= Augustine Stock =

American Benedictine monk

Augustine Stock (January 26, 1920 – May 11, 2001) was an American Benedictine monk and biblical scholar.

== Biography ==
Augustine R. Stock, a native of St. Joseph, Missouri (USA) was a monk of Conception Abbey in Missouri. He entered the monastery in the summer of 1944 after graduating from St. Michael's College at the University of Toronto, and he was ordained to the priesthood on August 28, 1948. In Rome he was awarded an S.T.L. degree from the Pontifical Athenaeum of Saint Anselm. He began teaching at his abbey's seminary college in 1952. In 1962, he served as prior of a Benedictine monastic foundation in Denmark and stayed there for several years. It was the first Catholic monastic foundation in Scandinavia since the Reformation. Upon returning to his home abbey, he taught for more than twenty years at Conception Seminary College.

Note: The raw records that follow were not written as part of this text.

## config.mk

```make
export PLATFORM = sky130hd
export DESIGN_NAME = pv2_exec_cluster
export DESIGN_NICKNAME = d
export VERILOG_FILES = /design/src/design/pv2_isa_pkg.sv /design/src/design/pv2_exec_pkg.sv /design/src/design/pv2_inst_decode.sv /design/src/design/pv2_alu_lane.sv /design/src/design/pv2_mul_lane.sv /design/src/design/pv2_result_merge.sv /design/src/design/pv2_exec_cluster.sv
export SDC_FILE = /design/constraint.sdc
export NUM_CORES = 2
export LEC_CHECK = 0
export BUFFER_PORTS_ARGS = -buffer_cell sky130_fd_sc_hd__buf_2
export CAP_MARGIN = 15
export CORE_MARGIN = 4
export CORE_UTILIZATION = 59
export CTS_CLUSTER_DIAMETER = 100
export DETAILED_ROUTE_END_ITERATION = 12
export PLACE_DENSITY_LB_ADDON = 0.08
export SLEW_MARGIN = 5
export SYNTH_ARGS = -nofsm -noshare
export SYNTH_HDL_FRONTEND = slang
export SYNTH_HIERARCHICAL = 1
export SYNTH_SLANG_ARGS = --single-unit
```

## constraint.sdc

```tcl
create_clock -name clk -period 9.1 [get_ports clk]
set_clock_uncertainty 0.15 [all_clocks]
set_input_delay 1.82 -clock clk [delete_from_list [all_inputs] [get_ports clk]]
set_output_delay 1.82 -clock clk [all_outputs]
set_load 0.1 [all_outputs]
```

He served for several years as the associate editor of The American Benedictine Review and was a member of the Catholic Biblical Association.

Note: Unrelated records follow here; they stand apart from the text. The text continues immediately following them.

===== config.mk =====
export PLATFORM = sky130hd
export DESIGN_NAME = rv_regfile
export DESIGN_NICKNAME = d
export VERILOG_FILES = /design/src/logic/rv_regfile.sv
export VERILOG_INCLUDE_DIRS = /design/src /design/src/logic
export SDC_FILE = /design/constraint.sdc
export NUM_CORES = 2
export LEC_CHECK = 0
export ABC_CLOCK_PERIOD_IN_PS = 3050
export BUFFER_PORTS_ARGS = -buffer_cell sky130_fd_sc_hd__buf_2
export CAP_MARGIN = 0
export CORE_AREA = 2 2 372 374
export DETAILED_ROUTE_END_ITERATION = 16
export DIE_AREA = 0 0 374 376
export PLACE_DENSITY = 0.64
export SYNTH_ARGS = -nofsm -noshare
export SYNTH_HDL_FRONTEND = slang
export SYNTH_SLANG_ARGS = --single-unit

===== constraint.sdc =====
create_clock -name clk -period 3.05 [get_ports clk]
set_input_delay 0.1525 -clock clk [delete_from_list [all_inputs] [get_ports clk]]
set_output_delay 0.1525 -clock clk [all_outputs]
set_load 0.02 [all_outputs]

===== src/logic/rv_core_params.svh =====
`ifndef RV_CORE_PARAMS_SVH
`define RV_CORE_PARAMS_SVH

// Data path width
`define XLEN 32

// Program counter width, wider than the data path
`define PC_W 64

// Data memory depth in 32-bit words, addressed by alu_result[8:2]
`define DMEM_WORDS 128

// First fetch address
`define RESET_PC 64'd0

`endif


===== src/logic/rv_regfile.sv =====
`timescale 1ns/1ps
`default_nettype none

`include "rv_core_params.svh"

module rv_regfile (
	input  logic             clk,
	input  logic             rst,
	input  logic [4:0]       rs1_addr,
	input  logic [4:0]       rs2_addr,
	input  logic [4:0]       rd_addr,
	input  logic             reg_write,
	input  logic [`XLEN-1:0] wb_data,
	output logic [`XLEN-1:0] rs1_data,
	output logic [`XLEN-1:0] rs2_data
);

	logic [`XLEN-1:0] regs [32];

	always_ff @(posedge clk) begin
		if (rst) begin
			for (int i = 0; i < 32; i++) begin
				regs[i] <= '0; // All registers read zero after reset
			end
		end else if (reg_write && (rd_addr != 5'd0)) begin
			regs[rd_addr] <= wb_data; // x0 stays untouched
		end
	end

	// Combinational reads with x0 hardwired
	assign rs1_data = (rs1_addr == 5'd0) ? '0 : regs[rs1_addr];
	assign rs2_data = (rs2_addr == 5'd0) ? '0 : regs[rs2_addr];

endmodule

`default_nettype wire


Word-level counts from Yosys, hierarchy flattened
Memories as Yosys holds them, arrays and structs flattened.
Cells that the tools add are included.

cells by class
  muxes and demuxes = 10
  reductions and logical operators = 5

operators by type and width
  kind               number
  $mux 32            3
  $reduce_or 32->1   1
  $logic_not 5->1    2
  $mux 1             6
  $mux 5             1
  $reduce_bool 5->1  1
  $logic_and 1x1->1  1

storage, ports and cells
  flip-flop bits (word level) = 0
  bits in writable memories = 1024
  input bits = 50
  output and inout bits = 64
  logic and storage cells = 16
  memories kept = 1

memory list
  name  depth  width  rd ports  clocked after memory_dff  write ports  line              text
  regs  32     32     2         0                         32           rv_regfile.sv:18  logic [`XLEN-1:0] regs [32];

Depth between registers and ports, before layout
  depth after elaboration = 7
  gate-level depth with buffers = 9
  mapped depth without buffers = 4

Worst setup path after synthesis
Ideal clock, no wire load.

  path type = in2out
  start = in rs2_addr[0]
  end = out rs2_data[30]
  data arrival time = 2.143 ns
  data required time = 2.897 ns
  slack = 0.754 ns
  cell stages on the path = 6
  path buffers = 3
  path through = buf_2 -> buf_6 -> buf_4 -> mux4_2 -> mux2i_1 -> a2111oi_0

on the way
  word-level cells in the longest chain between the ends = 2
  elaborated cells on any way between the ends = 3
  classes of those cells = mux: 1; reduce/logical: 1; memory: 1

ends and longest elaborated chain
  element                                                  line              text
  from (decl)                                              rv_regfile.sv:10  input logic [4:0] rs2_addr,
  $mem_v2 32x32 / $logic_not 5->1 (equally long branches)  n/a
  $mux 32 (*)                                              rv_regfile.sv:32  assign rs2_data = (rs2_addr == 5'd0) ? '0 : regs[rs2_addr];
  to (decl)                                                rv_regfile.sv:15  output logic [`XLEN-1:0] rs2_data

Mark *: on every way between the ends. The rest lies on a longest branch, timed or not.

Worst setup path after layout
  start = in rs2_addr[3]
  end = out rs2_data[19]

Same word-level chain as after synthesis.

Stock was a specialist in the Gospel of Mark, having published on literary aspects like chiasms, and even divorce (in Matthew). In his review of Stock's scholarly, verse-by-verse commentary on Mark, titled Method and Message, Quentin Quesnell praised Stock for being "full of fresh ideas and approaches".

== Suspected widespread plagiarism ==
In an article published in 2024, plagiarism expert Michael Dougherty showed that Stock's 1984 article “Chiastic Awareness and Education in Antiquity” was largely plagiarized. The article was cited by dozens of influential theologians in several languages and continues to be referenced by established scholars. Dougherty found that almost every time Stock was credited in later literature, it was for an idea he had copied without attribution. Stock's habit of plagiarizing was widespread and is documented in several of his works.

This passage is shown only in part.